WHAT YOU HAVE TO DO →
Find the string "round" in the data, then copy every line where it is found.
┌─ GIVEN DATA
`src/rtl/cmos_cmd_pkg.sv`:
```
// Shared types and sizing helpers for the CMOS register-command arbiter.
// Holds the controller state encoding and the round-robin pointer width formula.
package cmos_cmd_pkg;

    typedef enum logic [2:0] {
        POWER_UP  = 3'd0,
        IDLE      = 3'd1,
        ISSUE     = 3'd2,
        WAIT_BUSY = 3'd3,
        WAIT_DONE = 3'd4,
        RESPOND   = 3'd5
    } cmos_cmd_state_t;

    localparam int MAX_SRC = 8;

    // A single source still needs a one-bit pointer so the vector is legal.
    function automatic int ptr_width(input int num_src);
        return (num_src > 1) ? $clog2(num_src) : 1;
    endfunction

endpackage

```
`src/rtl/cmos_cmd_rr_arb.sv`:
```
// Combinational winner select: fixed lowest-index priority, or the first
// requester at or after the round-robin pointer, wrapping modulo NUM_SRC.
module cmos_cmd_rr_arb
    import cmos_cmd_pkg::*;
#(
    parameter int NUM_SRC    = 3,
    parameter int FIXED_PRIO = 0,
    parameter int PTR_W      = ptr_width(NUM_SRC)
) (
    input  logic [NUM_SRC-1:0] req,
    input  logic [PTR_W-1:0]   ptr,
    output logic [NUM_SRC-1:0] grant,
    output logic [PTR_W-1:0]   grant_idx,
    output logic               grant_valid
);

    always_comb begin
        int base;
        int pos;
        grant       = '0;
        grant_idx   = '0;
        grant_valid = 1'b0;
        base        = (FIXED_PRIO != 0) ? 0 : int'(ptr);
        if (base >= NUM_SRC) begin
            base = 0;
        end
        // Scan from the farthest offset down so the nearest requester is the last to write.
        for (int k = NUM_SRC - 1; k >= 0; k--) begin
            pos = base + k;
            if (pos >= NUM_SRC) begin
                pos = pos - NUM_SRC;
            end
            if (req[pos]) begin
                grant_valid = 1'b1;
                grant_idx   = PTR_W'(pos);
            end
        end
        if (grant_valid) begin
            grant[grant_idx] = 1'b1;
        end
    end

endmodule

```
`src/rtl/cmos_cmd_arbiter.sv`:
```
// Arbitrates register-access requests from several sources onto one CMOS SPI
// master, returning read data and a timeout flag to the granted source.
module cmos_cmd_arbiter
    import cmos_cmd_pkg::*;
#(
    parameter int NUM_SRC    = 3,
    parameter int ADDR_W     = 10,
    parameter int DATA_W     = 16,
    parameter int TMO_W      = 16,
    parameter int FIXED_PRIO = 0
) (
    input  logic                      clk_input,
    input  logic                      reset_n,
    input  logic [NUM_SRC-1:0]        src_req,
    input  logic [NUM_SRC-1:0]        src_wr,
    input  logic [NUM_SRC*ADDR_W-1:0] src_addr,
    input  logic [NUM_SRC*DATA_W-1:0] src_wdata,
    output logic [NUM_SRC-1:0]        src_ack,
    output logic [NUM_SRC-1:0]        src_done,
    output logic [DATA_W-1:0]         rsp_rdata,
    output logic                      rsp_err,
    input  logic                      spi_idle,
    input  logic [DATA_W-1:0]         spi_rdata,
    output logic [ADDR_W-1:0]         spi_addr,
    output logic [DATA_W-1:0]         spi_wdata,
    output logic                      spi_wr,
    output logic                      spi_execute,
    output logic                      cmd_busy
);

    localparam int PTR_W = ptr_width(NUM_SRC);
    localparam logic [TMO_W-1:0] TMO_MAX  = '1;
    localparam logic [TMO_W-1:0] TMO_LAST = TMO_MAX - TMO_W'(1);

    cmos_cmd_state_t state_reg, state_next;

    logic [PTR_W-1:0]   ptr_reg;
    logic [NUM_SRC-1:0] owner_oh_reg;
    logic [TMO_W-1:0]   tmo_cnt_reg;
    logic [ADDR_W-1:0]  spi_addr_reg;
    logic [DATA_W-1:0]  spi_wdata_reg;
    logic               spi_wr_reg;
    logic [DATA_W-1:0]  rsp_rdata_reg;
    logic               rsp_err_reg;
    logic               exec_reg;
    logic               busy_reg;

    logic [ADDR_W-1:0]  addr_arr  [NUM_SRC];
    logic [DATA_W-1:0]  wdata_arr [NUM_SRC];

    logic [NUM_SRC-1:0] grant;
    logic [PTR_W-1:0]   grant_idx;
    logic               grant_valid;

    logic capture;
    logic rd_capture;
    logic tmo_fire;
    logic in_wait;
    logic tmo_hit;

    genvar gi;
    generate
        for (gi = 0; gi < NUM_SRC; gi++) begin : g_unpack
            assign addr_arr[gi]  = src_addr[gi*ADDR_W +: ADDR_W];
            assign wdata_arr[gi] = src_wdata[gi*DATA_W +: DATA_W];
        end
    endgenerate

    cmos_cmd_rr_arb #(
        .NUM_SRC    (NUM_SRC),
        .FIXED_PRIO (FIXED_PRIO),
        .PTR_W      (PTR_W)
    ) u_arb (
        .req         (src_req),
        .ptr         (ptr_reg),
        .grant       (grant),
        .grant_idx   (grant_idx),
        .grant_valid (grant_valid)
    );

    // The count reaches its last value on the (2^TMO_W-1)th waiting cycle.
    assign tmo_hit = (tmo_cnt_reg >= TMO_LAST);

    always_ff @(posedge clk_input or negedge reset_n) begin
        if (!reset_n) begin
            state_reg <= POWER_UP;
        end else begin
            state_reg <= state_next;
        end
    end

    always_comb begin
        state_next = state_reg;
        case (state_reg)
            POWER_UP:  if (spi_idle) state_next = IDLE;
            IDLE:      if (grant_valid) state_next = ISSUE;
            ISSUE:     state_next = WAIT_BUSY;
            WAIT_BUSY: begin
                if (tmo_hit) begin
                    state_next = RESPOND;
                end else if (!spi_idle) begin
                    state_next = WAIT_DONE;
                end
            end
            WAIT_DONE: if (spi_idle || tmo_hit) state_next = RESPOND;
            RESPOND:   state_next = IDLE;
            default:   state_next = POWER_UP;
        endcase
    end

    always_comb begin
        capture    = (state_reg == IDLE) && grant_valid;
        in_wait    = (state_reg == WAIT_BUSY) || (state_reg == WAIT_DONE);
        rd_capture = (state_reg == WAIT_DONE) && spi_idle && !spi_wr_reg;
        // A real completion in WAIT_DONE wins over a timeout landing on the same cycle.
        tmo_fire   = ((state_reg == WAIT_BUSY) && tmo_hit) ||
                     ((state_reg == WAIT_DONE) && !spi_idle && tmo_hit);
        src_ack    = (state_reg == ISSUE)   ? owner_oh_reg : '0;
        src_done   = (state_reg == RESPOND) ? owner_oh_reg : '0;
    end

    always_ff @(posedge clk_input or negedge reset_n) begin
        if (!reset_n) begin
            ptr_reg       <= '0;
            owner_oh_reg  <= '0;
            tmo_cnt_reg   <= '0;
            spi_addr_reg  <= '0;
            spi_wdata_reg <= '0;
            spi_wr_reg    <= 1'b0;
            rsp_rdata_reg <= '0;
            rsp_err_reg   <= 1'b0;
            exec_reg      <= 1'b0;
            busy_reg      <= 1'b0;
        end else begin
            if (capture) begin
                spi_addr_reg  <= addr_arr[grant_idx];
                spi_wdata_reg <= wdata_arr[grant_idx];
                spi_wr_reg    <= src_wr[grant_idx];
                owner_oh_reg  <= grant;
                rsp_err_reg   <= 1'b0;
                ptr_reg       <= (grant_idx == PTR_W'(NUM_SRC - 1)) ? '0 : grant_idx + PTR_W'(1);
            end
            if (state_reg == ISSUE) begin
                tmo_cnt_reg <= '0;
            end else if (in_wait && (tmo_cnt_reg != TMO_MAX)) begin
                tmo_cnt_reg <= tmo_cnt_reg + TMO_W'(1);
            end
            if (rd_capture) begin
                rsp_rdata_reg <= spi_rdata;
            end
            if (tmo_fire) begin
                rsp_err_reg <= 1'b1;
            end
            // Registered so the start pulse trails the capture by two cycles.
            exec_reg <= (state_reg == ISSUE);
            busy_reg <= (state_next != IDLE);
        end
    end

    assign spi_addr    = spi_addr_reg;
    assign spi_wdata   = spi_wdata_reg;
    assign spi_wr      = spi_wr_reg;
    assign spi_execute = exec_reg;
    assign rsp_rdata   = rsp_rdata_reg;
    assign rsp_err     = rsp_err_reg;
    assign cmd_busy    = busy_reg;

endmodule

```
`config.mk`:
```
export PLATFORM = sky130hd
export DESIGN_NAME = cmos_cmd_arbiter
export DESIGN_NICKNAME = d
export VERILOG_FILES = /design/src/rtl/cmos_cmd_pkg.sv /design/src/rtl/cmos_cmd_rr_arb.sv /design/src/rtl/cmos_cmd_arbiter.sv
export SDC_FILE = /design/constraint.sdc
export NUM_CORES = 1
export LEC_CHECK = 0
export ABC_AREA = 1
export BUFFER_PORTS_ARGS = -buffer_cell sky130_fd_sc_hd__buf_4
export CELL_PAD_IN_SITES_DETAIL_PLACEMENT = 1
export CELL_PAD_IN_SITES_GLOBAL_PLACEMENT = 2
export CORE_ASPECT_RATIO = 0.7
export CORE_MARGIN = 3
export CORE_UTILIZATION = 27
export CTS_BUF_LIST = sky130_fd_sc_hd__clkbuf_4 sky130_fd_sc_hd__clkbuf_8 sky130_fd_sc_hd__clkbuf_16
export DETAILED_ROUTE_END_ITERATION = 12
export GPL_TIMING_DRIVEN = 0
export PLACE_DENSITY = 0.8
export SYNTH_ARGS = -nofsm -noshare
export SYNTH_HDL_FRONTEND = slang
export SYNTH_SLANG_ARGS = --single-unit
```
`constraint.sdc`:
```
create_clock -name clk_input -period 2.5 [get_ports clk_input]
set_clock_uncertainty 0.2 [all_clocks]
set_input_delay 0.5 -clock clk_input [delete_from_list [all_inputs] [get_ports clk_input]]
set_output_delay 0.5 -clock clk_input [all_outputs]
set_load 0.005 [all_outputs]
```
# Word level (Yosys, flattened, before mapping)
# Cells that the tools add are included.
# Widths: inputs -> output; s select.
# word_totals
regBits,70
input_bits,103
out_inout_bits,52
# classes
addsub,7
n_lt_le_gt_ge,11
eq_ne,8
muxes,43
bitwise_logic,1
n_reduce_logical,16
# ops
operator,count
$lt 32x4->1 const B,3
$mux 32,3
$ge 32x3->1 const B,2
$mux 16,4
$sub 32x3->32 const B,2
$bmux 16 s2,1
$mux 3,8
$bmux 10 s2,1
$mux 10,2
$pmux 3 s6,1
$add 16x1->16 const B,1
$ge 16x16->1 const B,1
$ne 16x16->1 const B,1
$mux 1,13
$mux 2,5
$bmux 1 s2,4
$logic_and 1x1->1,8
$eq 3x2->1 const B,2
$eq 3x3->1 const B,2
$ge 2x2->1 const B,2
$reduce_bool 2->1,2
$add 2x1->3 const B,1
$add 2x2->3 const B,1
$eq 3x1->1 const B,1
other kinds (12),15

# Longest topological paths before layout
# logic_depth
ltp_word,16
ltp_mapped,16
ltp_nobuf,14

# By module
# From an unflattened synthesis, not the netlist that was laid out.
# hier_totals
hier_cells,515
area_unflattened_um2,3917.5
# by_module_without_submodules
module,n_inst,cells_per_inst,area_per_inst_um2
cmos_cmd_arbiter,1,469,3673.5
cmos_cmd_rr_arb,1,46,244.0

# Worst setup path after synthesis
# No wires, ideal clock.
# synth_path
path_type,input -> register
startpoint,input port ptr_reg[0]
endpoint,"register spi_addr_reg[8], in the netlist spi_addr[8]"
arrival_ns,1.619
setup_slack_ns,0.569
cell_stages,15
n_path_buf,2
cell_sequence,dfrtp_1 -> inv_1 -> ha_1 -> inv_2 -> nand3_1 -> nand2_1 -> nand2_1 -> nand2_1 -> nand2_1 -> buf_6 -> buf_4 -> nand4_1 -> nand3_1 -> nand2_1 -> inv_1
# synth_between
elab_chain_cells,15
# synth_rtl
item,line,text
from (decl),cmos_cmd_arbiter.sv:37,logic [PTR_W-1:0] ptr_reg;
$ge 2x2->1,cmos_cmd_rr_arb.sv:24,if (base >= NUM_SRC) begin
$mux 2 *,cmos_cmd_rr_arb.sv:24,
$add 2x2->3,cmos_cmd_rr_arb.sv:29,pos = base + k;
$sub 32x3->32 or $ge 32x3->1 (tied branches),"cmos_cmd_rr_arb.sv:31, cmos_cmd_rr_arb.sv:30",
$mux 32,cmos_cmd_rr_arb.sv:30,if (pos >= NUM_SRC) begin
$bmux 1 s2,cmos_cmd_rr_arb.sv:33,if (req[pos]) begin
$mux 1 (not written as such) (2 in series),cmos_cmd_rr_arb.sv:33,
$mux 2 (3 in series),cmos_cmd_rr_arb.sv:33,
$not 2->3 (not written as such),cmos_cmd_arbiter.sv:136,spi_addr_reg <= addr_arr[grant_idx];
$bmux 10 s2,cmos_cmd_arbiter.sv:136,
$mux 10 (not written as such) (2 in series),cmos_cmd_arbiter.sv:136,
to (signal assigned),cmos_cmd_arbiter.sv:136,
to (decl),cmos_cmd_arbiter.sv:40,logic [ADDR_W-1:0] spi_addr_reg;
# Every way passes the cells marked *; elsewhere a longest branch is shown, timed or not. The select of a mux whose other input is x is not followed.
# A chain may end at the register's enable or synchronous reset.

# Final worst setup path
# layout_path
startpoint,input port state_reg[0]
endpoint,output port src_ack[2]
# layout_between
elab_chain_cells,2
# layout_rtl
item,line,text
from (decl),cmos_cmd_arbiter.sv:35,"cmos_cmd_state_t state_reg, state_next;"
$eq 3x2->1,cmos_cmd_arbiter.sv:118,src_ack = (state_reg == ISSUE) ? owner_oh_reg : '0;
$mux 3,cmos_cmd_arbiter.sv:118,
to (decl),cmos_cmd_arbiter.sv:18,"output logic [NUM_SRC-1:0] src_ack,"
# Every way passes these cells.

==> flow_summary.toml <==
[outcome]
status = "complete, no violations"

[worst_setup_path]
r2r-start = "ptr_reg[0]"
critical_path_class = "reg -> out"
reg2reg_to = "cmd_busy"
worstPathArrival_ps = 1650
endpoint_kind = "output pin"
rrSetupSlack_ps = 200
reg2reg_depth = 12
crit_path_max_fanout = 10
required_ps = 1800
startpoint_type = "register"

[synth]
syn_avg_cell_area_sq_um = 7.453
yosysWarnings = 0
syn_area_sq_um = 4114
synth_nets = 659
synthMuxAreaShare = 0.04380
synth_compound_area_frac = 0.04623
yosysSeqAreaShare = 0.4258
synthCells = 552
synth_seq_cells = 70
synth-simple-area-share = 0.3534
synth-xor-area-share = 0.01916
synth_top_family_by_area = "simple AND/OR/NAND/NOR gates"
synth.distinct_cells = 34
synth_fa_ha_area_frac = 0.01217

[grt]
gr-total-overflow = 0
grt_pass1_vias = 4454
grt_util_all_layers = 0.1736
grt_pass1_wl_mm = 23.12
grt_max_degree = 71
grt_antenna_before_repair = 0

[floorplanning]
die_x_microns = 153.5
core_area_sq_um = 14810
initial_core_util = 0.2777
die_area_sq_um = 16780
fp.dieH_microns = 109.3
ios = 155
row_count = 37

[drt]
dr.pass1.iters = 4
dr.first_iter.drc_count = 137
postRouteAntennaNets = 0
route.detailed.wl_per_inst_microns = 15.92
finalWirelength_mm = 14.60
viasPerCell = 4.597
via_count = 4215
drc = 0

[timing]
fmax_mhz = 425.3
finalCriticalPeriod_ps = 2351
relSlewSlack = 0.3630
period_share = 0.9406
hold_viol_final = 0
setup_viol_count_final = 0
tightest_slew_ps = 955.4
fin_setup_tns_ps = 0
holdWs_ps = 70.85
setup_ws_ps = 148.5
drv_slew = 0

[clock_tree]
path_clk_slew_ps = 60
cts_root_buffer = "clkbuf_16"
cts_buffers = 9
ctsHoldBuffers = 0
post_cts_buffers = 0
cts_tree = "done"
clkLatencyLatePin_ps = 330
htree_levels = 3
ctsLongestPathBuffers = 2
clkSinkCount = 70

[final_layout]
area_growth_pct = 41.54
instances_no_fill = 917
final_cell_mix = "nand2_1, buf_4, dfrtp_1"
layout.nets = 824
drive_gt1_frac = 0.3116
n_fill_cell = 1867
final_common_cell = "nand2_1"
n_antenna_cell = 0

[placed_design]
port-buffer-count = 154
globalplace.congestion = 0.8285
hpwl_mm = 11.48
post-place-ws_ps = 149.9
dp.cells = 901

[min_path]
hold_class = "in -> async"

[power]
report.power.total_w = 0.006826
p_leak_nw = 3.093
power.density_nw_per_um2 = 1172
peakVddDrop_mv = 0.4273

[flow_run]
drv_cap = 0
## routing by layer
layer | wire (microns) | track usage | vias to the layer above
met5 | 0 | 0 | -
met4 | 119 | 0.03970 | 0
met3 | 492 | 0.03927 | 8
met2 | 7047 | 0.2846 | 69
met1 | 6936 | 0.2358 | 2052
li1 | - | - | 2086
## timing repair
| item | 4_1_cts | 5_1_grt |
|---|---|---|
| endpoints found under the hold margin | 0 | 0 |
| setup endpoints to repair | 0 | 4 |
| resized for setup | 0 | 4 |
## through the flow
stage | area, sq um | utilization
2_1_floorplan | 4114 | -
3_3_place_gp | 5514 | 0.3722
4_1_cts | 5819 | 0.3928
6_report | 5823 | 0.3931
3_5_place_dp | 5514 | 0.3722
5_1_grt | 5823 | 0.3931
## cells in the mapped netlist
cell type | instances | area (sq um)
nand2_2 | 3 | 18.77
nand3b_2 | 1 | 11.26
nor2_1 | 66 | 247.7
a31oi_1 | 1 | 6.260
buf_2 | 9 | 45.04
nor3_2 | 1 | 10.01
buf_4 | 3 | 22.52
o21ai_2 | 1 | 8.760
nand2_4 | 2 | 22.52
nor3_1 | 4 | 20.02
ha_1 | 4 | 50.05
nor3b_1 | 1 | 7.510
nand3_1 | 40 | 200.2
or2_0 | 5 | 31.28
nand2_1 | 173 | 649.4
clkbuf_1 | 3 | 11.26
inv_2 | 7 | 26.28
nand4_1 | 32 | 200.2
xnor2_1 | 2 | 17.52
nand3_2 | 1 | 10.01
or2_1 | 2 | 12.51
o21bai_1 | 1 | 7.510
dfrtp_1 | 70 | 1752
clkinv_1 | 1 | 3.750
o21ai_1 | 3 | 15.01
buf_6 | 7 | 78.83
inv_1 | 59 | 221.5
a21boi_0 | 3 | 22.52
o31ai_1 | 8 | 60.06
a21oi_1 | 2 | 10.01
mux2_2 | 16 | 180.2
nor2_2 | 2 | 12.51
xor2_1 | 7 | 61.31
o21ai_0 | 12 | 60.06
## critical path, cell delays in order, from the launching register on
cell	delay, ps
dfrtp_1	400
inv_1	120
nand3_1	230
buf_2	280
nor2_1	150
buf_4	130
## where the power goes
group | internal, W | switching (W) | leakage (nW)
combinational | 0.00151 | 0.00219 | 2.06
sequential | 0.00155 | 0.000245 | 0.888
clock | 0.000812 | 0.000518 | 0.145
## layout make-up
type                    count  area [sq um]  area share
multi-input cells         393          1956      0.3358
flip-flops and latches     70          1752      0.3008
repair buffers            154          1156      0.1985
inverters                  67         251.5     0.04319
clock buffers              11         246.5     0.04233
well taps                 195         244.0     0.04190
plain buffers              22         158.9     0.02729
clock inverters             5         58.81     0.01010
## cell families after synthesis
| logic type | Yosys count |
|---|---|
| AO/OA/AOI/OAI | 31 |
| XOR/XNOR | 9 |
| adder cells (fa/ha/maj) | 4 |
| buffers and inverters | 89 |
| flip-flops | 70 |
| multiplexers | 16 |
| AND/OR/NAND/NOR | 333 |
## how the worst max path moves through the flow
| stage | startpoint | endpoint | slack [ps] | cells past startpoint |
|---|---|---|---|---|
| 2_1_floorplan | ptr_reg[0] | spi_addr[8] | 570 | 14 |
| 3_3_place_gp | ptr_reg[0] | cmd_busy | 210 | 12 |
| 3_5_place_dp | ptr_reg[0] | cmd_busy | 150 | 12 |
| 4_1_cts | state_reg[2] | src_ack[2] | 9 | 5 |
| 5_1_grt | ptr_reg[0] | cmd_busy | -2 | 12 |
| 6_report | state_reg[0] | src_ack[2] | 150 | 5 |
No activity file was read; power rests on OpenSTA's default activity.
└─
ANSWER AREA →
// Holds the controller state encoding and the round-robin pointer width formula.
// requester at or after the round-robin pointer, wrapping modulo NUM_SRC.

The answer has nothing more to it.